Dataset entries

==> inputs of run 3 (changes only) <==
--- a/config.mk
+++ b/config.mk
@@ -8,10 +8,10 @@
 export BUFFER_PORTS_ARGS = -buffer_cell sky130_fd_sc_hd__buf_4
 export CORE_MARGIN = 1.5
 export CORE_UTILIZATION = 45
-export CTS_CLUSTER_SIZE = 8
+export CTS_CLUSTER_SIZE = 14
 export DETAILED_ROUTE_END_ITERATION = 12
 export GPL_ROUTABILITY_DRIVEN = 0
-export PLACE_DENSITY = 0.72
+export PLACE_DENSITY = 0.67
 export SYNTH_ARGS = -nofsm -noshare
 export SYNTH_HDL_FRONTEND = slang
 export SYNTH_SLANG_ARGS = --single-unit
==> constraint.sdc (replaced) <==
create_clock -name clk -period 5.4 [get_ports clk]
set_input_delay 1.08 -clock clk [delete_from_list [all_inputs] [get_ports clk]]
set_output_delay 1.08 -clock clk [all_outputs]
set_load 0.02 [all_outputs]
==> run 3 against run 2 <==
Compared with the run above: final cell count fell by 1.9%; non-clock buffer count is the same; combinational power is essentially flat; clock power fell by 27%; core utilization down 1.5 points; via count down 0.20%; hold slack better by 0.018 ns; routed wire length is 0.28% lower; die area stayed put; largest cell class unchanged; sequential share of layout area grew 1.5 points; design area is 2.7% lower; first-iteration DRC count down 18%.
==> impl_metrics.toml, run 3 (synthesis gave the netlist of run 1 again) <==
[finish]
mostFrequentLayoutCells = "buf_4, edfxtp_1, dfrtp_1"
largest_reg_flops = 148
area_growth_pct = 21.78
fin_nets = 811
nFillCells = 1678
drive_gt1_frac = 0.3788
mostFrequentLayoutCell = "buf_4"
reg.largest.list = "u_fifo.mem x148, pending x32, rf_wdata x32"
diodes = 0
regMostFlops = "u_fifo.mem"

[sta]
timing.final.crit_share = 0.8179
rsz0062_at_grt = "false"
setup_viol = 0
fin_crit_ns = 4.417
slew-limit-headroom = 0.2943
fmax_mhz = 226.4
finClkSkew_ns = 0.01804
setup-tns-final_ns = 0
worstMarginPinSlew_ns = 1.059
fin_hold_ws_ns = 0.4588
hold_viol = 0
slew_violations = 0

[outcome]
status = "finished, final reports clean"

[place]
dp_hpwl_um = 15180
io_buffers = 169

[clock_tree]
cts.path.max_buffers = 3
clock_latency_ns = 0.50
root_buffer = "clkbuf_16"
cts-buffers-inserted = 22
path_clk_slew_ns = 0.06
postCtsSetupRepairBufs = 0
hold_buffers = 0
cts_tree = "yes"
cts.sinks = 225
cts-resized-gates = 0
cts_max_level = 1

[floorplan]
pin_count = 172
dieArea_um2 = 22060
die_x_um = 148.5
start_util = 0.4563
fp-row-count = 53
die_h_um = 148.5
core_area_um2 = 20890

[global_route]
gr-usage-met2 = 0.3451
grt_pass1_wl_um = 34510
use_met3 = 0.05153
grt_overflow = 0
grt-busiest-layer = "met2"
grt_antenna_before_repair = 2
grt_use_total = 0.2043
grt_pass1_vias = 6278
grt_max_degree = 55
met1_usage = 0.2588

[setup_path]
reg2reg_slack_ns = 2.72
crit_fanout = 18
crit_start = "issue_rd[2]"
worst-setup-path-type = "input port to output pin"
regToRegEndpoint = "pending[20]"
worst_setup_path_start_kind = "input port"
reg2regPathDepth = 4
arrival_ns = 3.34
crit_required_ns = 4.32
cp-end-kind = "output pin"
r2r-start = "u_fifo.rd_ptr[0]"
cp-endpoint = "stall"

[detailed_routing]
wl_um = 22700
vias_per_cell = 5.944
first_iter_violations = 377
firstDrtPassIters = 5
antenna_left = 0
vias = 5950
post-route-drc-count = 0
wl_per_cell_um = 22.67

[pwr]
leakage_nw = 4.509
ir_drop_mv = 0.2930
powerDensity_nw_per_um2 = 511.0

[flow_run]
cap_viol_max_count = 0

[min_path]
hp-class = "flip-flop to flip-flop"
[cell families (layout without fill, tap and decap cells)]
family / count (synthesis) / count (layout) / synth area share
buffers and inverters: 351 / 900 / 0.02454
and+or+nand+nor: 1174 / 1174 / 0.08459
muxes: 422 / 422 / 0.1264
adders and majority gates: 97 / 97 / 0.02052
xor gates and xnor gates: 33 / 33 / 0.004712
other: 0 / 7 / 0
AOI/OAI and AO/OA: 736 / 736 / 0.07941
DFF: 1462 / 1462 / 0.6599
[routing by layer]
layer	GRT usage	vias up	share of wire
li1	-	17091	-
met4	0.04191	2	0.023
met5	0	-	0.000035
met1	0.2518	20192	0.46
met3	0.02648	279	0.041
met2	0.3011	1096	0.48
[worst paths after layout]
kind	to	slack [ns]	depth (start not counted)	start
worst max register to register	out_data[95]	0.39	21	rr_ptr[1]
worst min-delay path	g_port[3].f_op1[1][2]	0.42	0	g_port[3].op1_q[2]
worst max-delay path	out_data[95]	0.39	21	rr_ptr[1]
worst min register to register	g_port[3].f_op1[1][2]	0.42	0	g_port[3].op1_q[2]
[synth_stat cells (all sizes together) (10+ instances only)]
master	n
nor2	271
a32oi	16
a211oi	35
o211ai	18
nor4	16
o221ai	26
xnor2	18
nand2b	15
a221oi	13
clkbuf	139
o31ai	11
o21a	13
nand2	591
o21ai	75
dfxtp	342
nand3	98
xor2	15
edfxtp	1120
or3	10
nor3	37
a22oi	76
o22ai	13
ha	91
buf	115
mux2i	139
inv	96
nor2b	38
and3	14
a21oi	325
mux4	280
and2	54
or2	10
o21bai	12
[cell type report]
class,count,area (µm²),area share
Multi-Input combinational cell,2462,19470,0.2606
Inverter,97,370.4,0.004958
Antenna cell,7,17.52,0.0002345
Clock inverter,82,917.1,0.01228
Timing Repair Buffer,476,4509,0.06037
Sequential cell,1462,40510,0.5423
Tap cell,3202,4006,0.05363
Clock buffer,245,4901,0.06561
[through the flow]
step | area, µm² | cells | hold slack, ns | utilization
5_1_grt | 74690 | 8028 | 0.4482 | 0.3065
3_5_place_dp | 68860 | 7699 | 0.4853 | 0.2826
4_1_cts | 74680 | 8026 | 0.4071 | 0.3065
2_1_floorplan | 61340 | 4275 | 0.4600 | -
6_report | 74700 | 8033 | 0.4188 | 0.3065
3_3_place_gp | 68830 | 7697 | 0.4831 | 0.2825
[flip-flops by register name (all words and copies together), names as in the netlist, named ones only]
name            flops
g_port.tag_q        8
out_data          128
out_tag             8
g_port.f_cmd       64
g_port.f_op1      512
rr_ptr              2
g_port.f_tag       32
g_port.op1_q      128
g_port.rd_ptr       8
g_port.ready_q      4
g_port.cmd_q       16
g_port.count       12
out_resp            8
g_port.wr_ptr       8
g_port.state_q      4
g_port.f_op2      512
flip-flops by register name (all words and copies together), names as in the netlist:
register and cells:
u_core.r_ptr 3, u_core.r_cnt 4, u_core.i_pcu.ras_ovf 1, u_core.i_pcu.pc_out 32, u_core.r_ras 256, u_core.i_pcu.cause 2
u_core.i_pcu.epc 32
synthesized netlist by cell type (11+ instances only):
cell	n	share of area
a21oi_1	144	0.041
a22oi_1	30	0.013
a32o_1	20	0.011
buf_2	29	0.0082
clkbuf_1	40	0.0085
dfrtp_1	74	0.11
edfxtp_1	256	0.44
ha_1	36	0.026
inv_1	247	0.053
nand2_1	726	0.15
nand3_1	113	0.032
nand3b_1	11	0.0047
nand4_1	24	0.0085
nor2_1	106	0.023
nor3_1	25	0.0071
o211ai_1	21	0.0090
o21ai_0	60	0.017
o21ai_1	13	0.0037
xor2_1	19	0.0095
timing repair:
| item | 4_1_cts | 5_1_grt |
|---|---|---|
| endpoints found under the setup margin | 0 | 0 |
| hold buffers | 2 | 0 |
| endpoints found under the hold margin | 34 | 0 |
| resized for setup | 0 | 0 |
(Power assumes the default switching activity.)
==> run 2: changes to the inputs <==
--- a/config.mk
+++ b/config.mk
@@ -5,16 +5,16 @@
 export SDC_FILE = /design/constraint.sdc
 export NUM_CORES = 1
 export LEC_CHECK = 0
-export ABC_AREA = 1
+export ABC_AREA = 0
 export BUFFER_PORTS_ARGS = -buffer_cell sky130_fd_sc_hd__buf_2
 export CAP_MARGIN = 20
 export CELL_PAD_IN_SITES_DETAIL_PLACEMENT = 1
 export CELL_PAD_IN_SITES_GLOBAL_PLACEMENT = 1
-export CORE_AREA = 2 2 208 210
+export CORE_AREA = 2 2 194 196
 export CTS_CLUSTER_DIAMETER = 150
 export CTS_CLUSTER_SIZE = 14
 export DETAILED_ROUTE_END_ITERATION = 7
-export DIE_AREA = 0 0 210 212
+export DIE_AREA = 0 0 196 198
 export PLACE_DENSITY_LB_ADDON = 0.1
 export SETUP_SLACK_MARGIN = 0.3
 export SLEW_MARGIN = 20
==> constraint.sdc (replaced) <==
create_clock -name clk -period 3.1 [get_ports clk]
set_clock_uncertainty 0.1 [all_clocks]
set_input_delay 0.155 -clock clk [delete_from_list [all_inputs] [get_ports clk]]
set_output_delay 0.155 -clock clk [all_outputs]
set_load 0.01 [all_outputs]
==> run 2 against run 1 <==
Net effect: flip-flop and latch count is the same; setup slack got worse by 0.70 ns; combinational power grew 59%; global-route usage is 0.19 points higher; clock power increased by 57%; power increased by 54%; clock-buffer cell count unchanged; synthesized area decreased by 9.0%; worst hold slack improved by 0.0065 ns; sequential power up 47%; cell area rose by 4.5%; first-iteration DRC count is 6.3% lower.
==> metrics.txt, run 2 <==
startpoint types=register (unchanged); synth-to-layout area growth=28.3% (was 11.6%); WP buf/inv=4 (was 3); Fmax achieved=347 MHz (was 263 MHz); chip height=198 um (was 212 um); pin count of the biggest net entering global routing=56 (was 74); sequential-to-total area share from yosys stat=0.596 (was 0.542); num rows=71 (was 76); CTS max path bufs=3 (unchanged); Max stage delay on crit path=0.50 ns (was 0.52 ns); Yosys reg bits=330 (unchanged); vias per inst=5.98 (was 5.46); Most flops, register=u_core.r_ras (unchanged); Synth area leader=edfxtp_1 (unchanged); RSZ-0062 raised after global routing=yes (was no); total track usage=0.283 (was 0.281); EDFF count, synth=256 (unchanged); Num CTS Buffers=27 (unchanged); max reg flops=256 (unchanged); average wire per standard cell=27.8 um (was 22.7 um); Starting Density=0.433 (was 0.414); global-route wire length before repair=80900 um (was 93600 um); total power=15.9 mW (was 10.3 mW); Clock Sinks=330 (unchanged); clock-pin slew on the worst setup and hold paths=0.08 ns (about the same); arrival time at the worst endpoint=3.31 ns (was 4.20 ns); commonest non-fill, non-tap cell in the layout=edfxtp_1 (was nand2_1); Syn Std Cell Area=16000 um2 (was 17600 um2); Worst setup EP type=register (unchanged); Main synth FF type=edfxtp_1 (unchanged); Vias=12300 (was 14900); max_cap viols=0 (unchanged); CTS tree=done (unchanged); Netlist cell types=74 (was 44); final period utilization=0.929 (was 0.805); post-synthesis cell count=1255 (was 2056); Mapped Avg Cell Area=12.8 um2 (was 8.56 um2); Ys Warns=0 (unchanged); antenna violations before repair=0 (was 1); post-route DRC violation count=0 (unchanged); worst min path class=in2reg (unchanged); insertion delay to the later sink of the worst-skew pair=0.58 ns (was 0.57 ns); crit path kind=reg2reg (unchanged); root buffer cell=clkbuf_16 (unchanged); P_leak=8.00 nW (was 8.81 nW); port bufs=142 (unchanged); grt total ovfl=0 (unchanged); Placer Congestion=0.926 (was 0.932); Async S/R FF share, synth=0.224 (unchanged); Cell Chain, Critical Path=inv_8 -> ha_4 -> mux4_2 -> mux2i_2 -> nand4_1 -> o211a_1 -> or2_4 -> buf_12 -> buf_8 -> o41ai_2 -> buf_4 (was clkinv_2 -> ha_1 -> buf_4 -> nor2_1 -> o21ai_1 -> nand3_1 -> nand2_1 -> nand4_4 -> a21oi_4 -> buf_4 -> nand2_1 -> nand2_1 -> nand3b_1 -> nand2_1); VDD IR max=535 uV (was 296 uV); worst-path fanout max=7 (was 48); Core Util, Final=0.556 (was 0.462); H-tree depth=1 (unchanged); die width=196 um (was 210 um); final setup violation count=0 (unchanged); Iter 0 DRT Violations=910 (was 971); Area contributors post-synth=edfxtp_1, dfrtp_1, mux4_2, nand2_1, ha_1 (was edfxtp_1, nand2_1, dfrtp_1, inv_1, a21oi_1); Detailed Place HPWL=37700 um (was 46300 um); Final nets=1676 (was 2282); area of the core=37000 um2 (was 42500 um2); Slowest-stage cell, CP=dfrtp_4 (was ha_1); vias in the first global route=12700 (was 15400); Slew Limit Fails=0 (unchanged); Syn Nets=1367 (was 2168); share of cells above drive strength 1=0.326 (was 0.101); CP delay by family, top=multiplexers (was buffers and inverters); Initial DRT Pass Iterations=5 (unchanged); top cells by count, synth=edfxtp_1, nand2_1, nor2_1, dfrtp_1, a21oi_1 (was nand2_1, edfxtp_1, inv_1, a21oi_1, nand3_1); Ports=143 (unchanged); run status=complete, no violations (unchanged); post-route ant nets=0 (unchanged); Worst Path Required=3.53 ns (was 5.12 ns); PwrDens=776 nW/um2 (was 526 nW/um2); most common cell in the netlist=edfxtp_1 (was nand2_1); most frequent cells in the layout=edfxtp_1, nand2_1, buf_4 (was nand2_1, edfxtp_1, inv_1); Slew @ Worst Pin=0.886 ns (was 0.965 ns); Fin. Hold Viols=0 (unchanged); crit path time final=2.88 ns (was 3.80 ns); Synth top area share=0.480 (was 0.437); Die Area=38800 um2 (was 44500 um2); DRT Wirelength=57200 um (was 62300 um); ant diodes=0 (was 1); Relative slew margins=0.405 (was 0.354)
## src/rtl/byte_fetch_if.sv

```systemverilog
// Request/response and memory bus of the byte fetch unit.
// The slave modport is the fetch unit; the master modport is the core plus the byte memory.
interface byte_fetch_if;
  logic        req_valid;
  logic        req_ready;
  logic [7:0]  req_addr;
  logic [7:0]  address_out;
  logic [7:0]  data_in;
  logic        instr_valid;
  logic        instr_ready;
  logic [31:0] instr_out;
  logic [7:0]  pc_out;

  modport slave (
    input  req_valid, req_addr, data_in, instr_ready,
    output req_ready, address_out, instr_valid, instr_out, pc_out
  );

  modport master (
    output req_valid, req_addr, data_in, instr_ready,
    input  req_ready, address_out, instr_valid, instr_out, pc_out
  );
endinterface

```

## src/rtl/byte_fetch_unit.sv

```systemverilog
// Fetches four bytes from a byte-wide memory with one cycle of read latency.
// It assembles them into a 32-bit instruction word and holds the word until the consumer takes it.
//
// state | meaning
// IDLE  | waiting for a request, req_ready high
// FETCH | issuing addresses and collecting bytes, cnt 0..4
// HOLD  | instruction word valid, waiting for instr_ready
module byte_fetch_unit #(
  parameter bit BIG_ENDIAN = 1'b1
) (
  input  logic              clk,
  input  logic              rst,
  input  logic              flush,
  output logic              busy,
  byte_fetch_if.slave       bus
);

  typedef enum logic [1:0] {IDLE, FETCH, HOLD} state_t;

  state_t      state_q, state_d;
  logic [2:0]  cnt_q, cnt_d;
  logic [7:0]  base_q, base_d;
  logic [7:0]  addr_q, addr_d;
  logic [7:0]  pc_q, pc_d;
  logic [31:0] buf_q, buf_d;
  logic [31:0] instr_q, instr_d;
  logic        valid_q, valid_d;
  logic        ready_q, ready_d;
  logic        busy_q, busy_d;
  logic [1:0]  lane;
  logic [4:0]  lsb;
  logic [7:0]  offs;

  always_comb begin
    state_d = state_q;
    cnt_d   = cnt_q;
    base_d  = base_q;
    addr_d  = addr_q;
    pc_d    = pc_q;
    buf_d   = buf_q;
    instr_d = instr_q;
    valid_d = valid_q;
    lane    = cnt_q[1:0] - 2'd1;
    lsb     = BIG_ENDIAN ? (5'd24 - {lane, 3'b000}) : {lane, 3'b000};
    // Next address is base + min(cnt+1, 3): the last byte address repeats while its data returns.
    offs    = (cnt_q >= 3'd2) ? 8'd3 : {5'd0, cnt_q} + 8'd1;

    if (flush) begin
      state_d = IDLE;
      cnt_d   = 3'd0;
      valid_d = 1'b0;
    end else begin
      case (state_q)
        IDLE: begin
          if (bus.req_valid) begin
            base_d  = {bus.req_addr[7:2], 2'b00};
            pc_d    = {bus.req_addr[7:2], 2'b00};
            addr_d  = {bus.req_addr[7:2], 2'b00};
            cnt_d   = 3'd0;
            state_d = FETCH;
          end
        end
        FETCH: begin
          if (cnt_q != 3'd0) buf_d[lsb +: 8] = bus.data_in;
          if (cnt_q == 3'd4) begin
            instr_d = buf_d;
            valid_d = 1'b1;
            cnt_d   = 3'd0;
            state_d = HOLD;
          end else begin
            cnt_d  = cnt_q + 3'd1;
            addr_d = base_q + offs;
          end
        end
        HOLD: begin
          if (bus.instr_ready) begin
            valid_d = 1'b0;
            state_d = IDLE;
          end
        end
        default: state_d = IDLE;
      endcase
    end

    ready_d = (state_d == IDLE);
    busy_d  = (state_d != IDLE);
  end

  always_ff @(posedge clk) begin
    if (rst) begin
      state_q <= IDLE;
      cnt_q   <= 3'd0;
      base_q  <= 8'h00;
      addr_q  <= 8'h00;
      pc_q    <= 8'h00;
      buf_q   <= 32'h0;
      instr_q <= 32'h0;
      valid_q <= 1'b0;
      ready_q <= 1'b1;
      busy_q  <= 1'b0;
    end else begin
      state_q <= state_d;
      cnt_q   <= cnt_d;
      base_q  <= base_d;
      addr_q  <= addr_d;
      pc_q    <= pc_d;
      buf_q   <= buf_d;
      instr_q <= instr_d;
      valid_q <= valid_d;
      ready_q <= ready_d;
      busy_q  <= busy_d;
    end
  end

  assign bus.req_ready   = ready_q;
  assign bus.address_out = addr_q;
  assign bus.instr_valid = valid_q;
  assign bus.instr_out   = instr_q;
  assign bus.pc_out      = pc_q;
  assign busy            = busy_q;

endmodule

```

## src/flat_wrapper.sv

```systemverilog
// flat-port wrapper written by rule: the top's interface ports become plain ports
module byte_fetch_unit_flat 
#(
  parameter bit BIG_ENDIAN = 1'b1
)
  (clk, rst, flush, busy, bus_req_valid, bus_req_addr, bus_data_in, bus_instr_ready, bus_req_ready, bus_address_out, bus_instr_valid, bus_instr_out, bus_pc_out);
  byte_fetch_if bus_i ();
  input  logic clk;
  input  logic rst;
  input  logic flush;
  output logic busy;
  input wire logic [$bits(bus_i.req_valid)-1:0] bus_req_valid;
  input wire logic [$bits(bus_i.req_addr)-1:0] bus_req_addr;
  input wire logic [$bits(bus_i.data_in)-1:0] bus_data_in;
  input wire logic [$bits(bus_i.instr_ready)-1:0] bus_instr_ready;
  output wire logic [$bits(bus_i.req_ready)-1:0] bus_req_ready;
  output wire logic [$bits(bus_i.address_out)-1:0] bus_address_out;
  output wire logic [$bits(bus_i.instr_valid)-1:0] bus_instr_valid;
  output wire logic [$bits(bus_i.instr_out)-1:0] bus_instr_out;
  output wire logic [$bits(bus_i.pc_out)-1:0] bus_pc_out;
  assign bus_i.req_valid = bus_req_valid;
  assign bus_i.req_addr = bus_req_addr;
  assign bus_i.data_in = bus_data_in;
  assign bus_i.instr_ready = bus_instr_ready;
  assign bus_req_ready = bus_i.req_ready;
  assign bus_address_out = bus_i.address_out;
  assign bus_instr_valid = bus_i.instr_valid;
  assign bus_instr_out = bus_i.instr_out;
  assign bus_pc_out = bus_i.pc_out;
  byte_fetch_unit #(.BIG_ENDIAN(BIG_ENDIAN)) u_core (.clk(clk), .rst(rst), .flush(flush), .busy(busy), .bus(bus_i));
endmodule
```

## config.mk

```make
export PLATFORM = sky130hd
export DESIGN_NAME = byte_fetch_unit_flat
export DESIGN_NICKNAME = d
export VERILOG_FILES = /design/src/rtl/byte_fetch_if.sv /design/src/rtl/byte_fetch_unit.sv /design/src/flat_wrapper.sv
export SDC_FILE = /design/constraint.sdc
export NUM_CORES = 1
export LEC_CHECK = 0
export CAP_MARGIN = 0
export CORE_MARGIN = 3
export CORE_UTILIZATION = 35
export CTS_BUF_LIST = sky130_fd_sc_hd__clkbuf_8
export CTS_CLUSTER_SIZE = 28
export DETAILED_ROUTE_END_ITERATION = 6
export PLACE_DENSITY = 0.66
export SLEW_MARGIN = 20
export SYNTH_ARGS = -nofsm -noshare
export SYNTH_HDL_FRONTEND = slang
export SYNTH_SLANG_ARGS = --single-unit
```

## constraint.sdc

```tcl
create_clock -name clk -period 2.8 [get_ports clk]
set_input_delay 0.56 -clock clk [delete_from_list [all_inputs] [get_ports clk]]
set_output_delay 0.56 -clock clk [all_outputs]
set_load 0.01 [all_outputs]
```

==> metrics.yaml <==
yosysSeqAreaShare_pct: 44.9
drt-total-wl_um: 8140
finalSetupTns_ps: 0
fin_nets: 482
period_share_pct: 90.6
path_delay_family: "adder cells"
multiInputGateArea_um2: 1760
grt_pass1_wl_um: 13700
core_um2: 9460
synthXorXnorAreaFrac_pct: 0.755
h-tree-depth: 3
initialDrtViolationCount: 157
io_buffer_count: 67
cts_resized: 0
leakagePower_nw: 1.61
syn_inst: 397
hold_class: "register to register"
post_cts_buffers: 0
slowest_stage: "fa_1"
grt_pass1_vias: 2739
gp_congestion: 0.801
max_freq_ghz: 0.394
clock_latency_ps: 350
cp_cell_sequence: "inv_1 -> ha_1 -> nor3_1 -> and2_1 -> ha_1 -> inv_1 -> fa_1 -> nand3b_1 -> xor2_1 -> a211o_1 -> a21oi_1"
dpl.hpwl_um: 5790
clock-root-buffer: "clkbuf_8"
yosys.area_share.simple_pct: 21.1
slowest_delay_ps: 390
status: "completed"
vias_per_cell: 4.84
die-height_um: 106
drt-pass1-iter-count: 4
dpl.cell_count: 570
async_reset_ff_share_pct: 0
clk_pin_slew_ps: 90
ant_nets: 0
rsz0062_at_grt: "no"
nFillCells: 947
final_cell_count_no_fill: 586
worst_slew_pin_slew_ps: 939
clockBufferDepth: 2
vias: 2836
cp.depth: 11
die-area_um2: 11200
cts_tree: "built"
antenna_found_initial: 0
drcViolationCount: 0
maxSlewHeadroom_pct: 37.1
die_w_um: 106
fin_util_pct: 47.0
hold_depth: 2
syn_avg_cell_area_um2: 8.77
synth_mux_area_share_pct: 8.05
grt_max_degree: 51
start_kind: "register"
rr_worst_depth: 11
worstSetupEndpointType: "register"
ys_types: 42
finalCriticalPeriod_ps: 2540
grtUsageTotal_pct: 15.0
initial_core_util_pct: 36.8
synth-compound-area-share_pct: 16.6
worstPathRequired_ps: 3080
seqCellArea_um2: 1560
synth-edff-count: 0
drive_above_1_share_pct: 7.00
yosysWarnings: 0
routed_wire_length_per_instance_um: 13.9
antennaDiodeCount: 0
syn2layout_area_growth_pct: 27.8
synth_top_family_by_area: "simple AND/OR/NAND/NOR gates"
hold_viol_final: 0
power_density_nw_per_um2: 516
max-vdd-ir-drop_mv: 0.209
hold_buffers: 0
io_pins: 72
rows: 35
setup_viol: 0
fin_skew_ps: 13.0
path_max_fanout: 4
cts.sinks: 78
syn_area_um2: 3480
grt-ovfl-total: 0
synth_fa_ha_area_share_pct: 3.45
maxCapViolations: 0
crit_arrival_ps: 2820
cts-buffers-inserted: 9
slew_violations: 0
crit_buf_inv: 2
synth-seq-cells: 78
crit_type: "register to register"
synth_ff_type: "dfxtp_1"
synthesized netlist by cell type, types with 2 or more instances:
library cell / n / area, um2
o211ai_1: 2 / 15.0
a32oi_1: 3 / 26.3
nand3b_1: 3 / 22.5
buf_2: 11 / 55.1
dfxtp_1: 78 / 1560
or3_1: 2 / 12.5
nor2_1: 91 / 342
o21bai_1: 2 / 15.0
nand3_1: 2 / 10.0
nand2_1: 29 / 109
o21ai_0: 3 / 15.0
ha_1: 8 / 100
inv_1: 6 / 22.5
a211oi_1: 49 / 368
xor2_1: 3 / 26.3
a21oi_1: 17 / 85.1
buf_4: 6 / 45.0
nand2b_1: 13 / 81.3
buf_1: 2 / 7.51
nand2_2: 3 / 18.8
conb_1: 2 / 7.51
nor3_1: 5 / 25.0
nor2b_1: 2 / 12.5
clkbuf_1: 10 / 37.5
mux2i_1: 28 / 280
cell families after synthesis:
logic type | Yosys count
adder cells (fa/ha/maj) | 9
other | 2
flip-flops | 78
buffers and inverters | 36
XOR/XNOR | 3
multiplexers | 28
AND/OR/NAND/NOR | 159
AO/OA/AOI/OAI | 82
worst min-delay path: cells and delay by family, from the launching register on:
kind,cells,cell delay (ps)
AND/OR/NAND/NOR,1,50
flip-flops,1,310
AO/OA/AOI/OAI,1,50
placed cells by master, fill, tap and decap left out, types with 3 or more instances in the layout:
master / count
dfxtp_1: 78
mux2i_1: 28
a32oi_1: 3
buf_4: 4
clkdlybuf4s50_1: 66
nand2_2: 3
a211oi_1: 49
inv_1: 6
clkbuf_8: 9
a21oi_1: 17
conb_1: 4
nor2_1: 91
nand2_1: 29
ha_1: 8
xor2_1: 3
o21ai_0: 3
nand3b_1: 3
nand2b_1: 13
nor3_1: 4
where the power goes:
part / internal [mW] / total [mW] / leakage, nW / switching, mW
logic: 0.0809 / 0.177 / 0.872 / 0.0956
clock network: 0.514 / 0.969 / 0.108 / 0.454
registers: 1.13 / 1.15 / 0.632 / 0.0171
sequential cells by signal, indices dropped and copies added (netlist names), 2 cells and up:
signal / cells
u_core.bus.address_out: 8
u_core.cnt_q: 3
u_core.buf_q: 24
u_core.bus.instr_out: 32
u_core.base_q: 6
u_core.state_q: 2
routing by layer:
layer / GRT usage [%] / wire (um) / up-vias
li1: - / - / 1475
met4: 4.44 / 84 / 0
met2: 23.4 / 3720 / 52
met5: 0 / 0 / -
met1: 20.6 / 3990 / 1303
met3: 3.86 / 345 / 6
stage by stage:
step	power (mW)	hold WS, ps	instance area (um2)	worst slack [ps]
after floorplan	1.28	476	3490	313
after global placement	1.35	445	4220	344
after detailed placement	1.35	448	4220	298
after CTS	2.32	459	4450	277
after global routing	2.38	475	4450	103
final	2.30	454	4450	262
worst paths after layout:
check | to | start | slack [ps]
hold reg to reg | u_core.bus.instr_out[0] | u_core.bus.instr_out[0] | 450
setup reg to reg | u_core.bus.address_out[6] | u_core.cnt_q[0] | 260
hold / removal | u_core.bus.instr_out[0] | u_core.bus.instr_out[0] | 450
setup / recovery | u_core.bus.address_out[6] | u_core.cnt_q[0] | 260
layout make-up:
type,instances,share of cell area [%]
multi-input combinational,285,39.5
sequential,78,35.1
timing repair buffer,72,16.1
tap,129,3.63
clock buffer,9,2.78
clock inverter,7,2.33
inverter,6,0.506
Note: power is estimated with default switching activity, not from simulation.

§ Directions:
From the entries above, copy every line where the word "under" shows up.

§ Response to the exercise:
| endpoints found under the setup margin | 0 | 0 |
| endpoints found under the hold margin | 34 | 0 |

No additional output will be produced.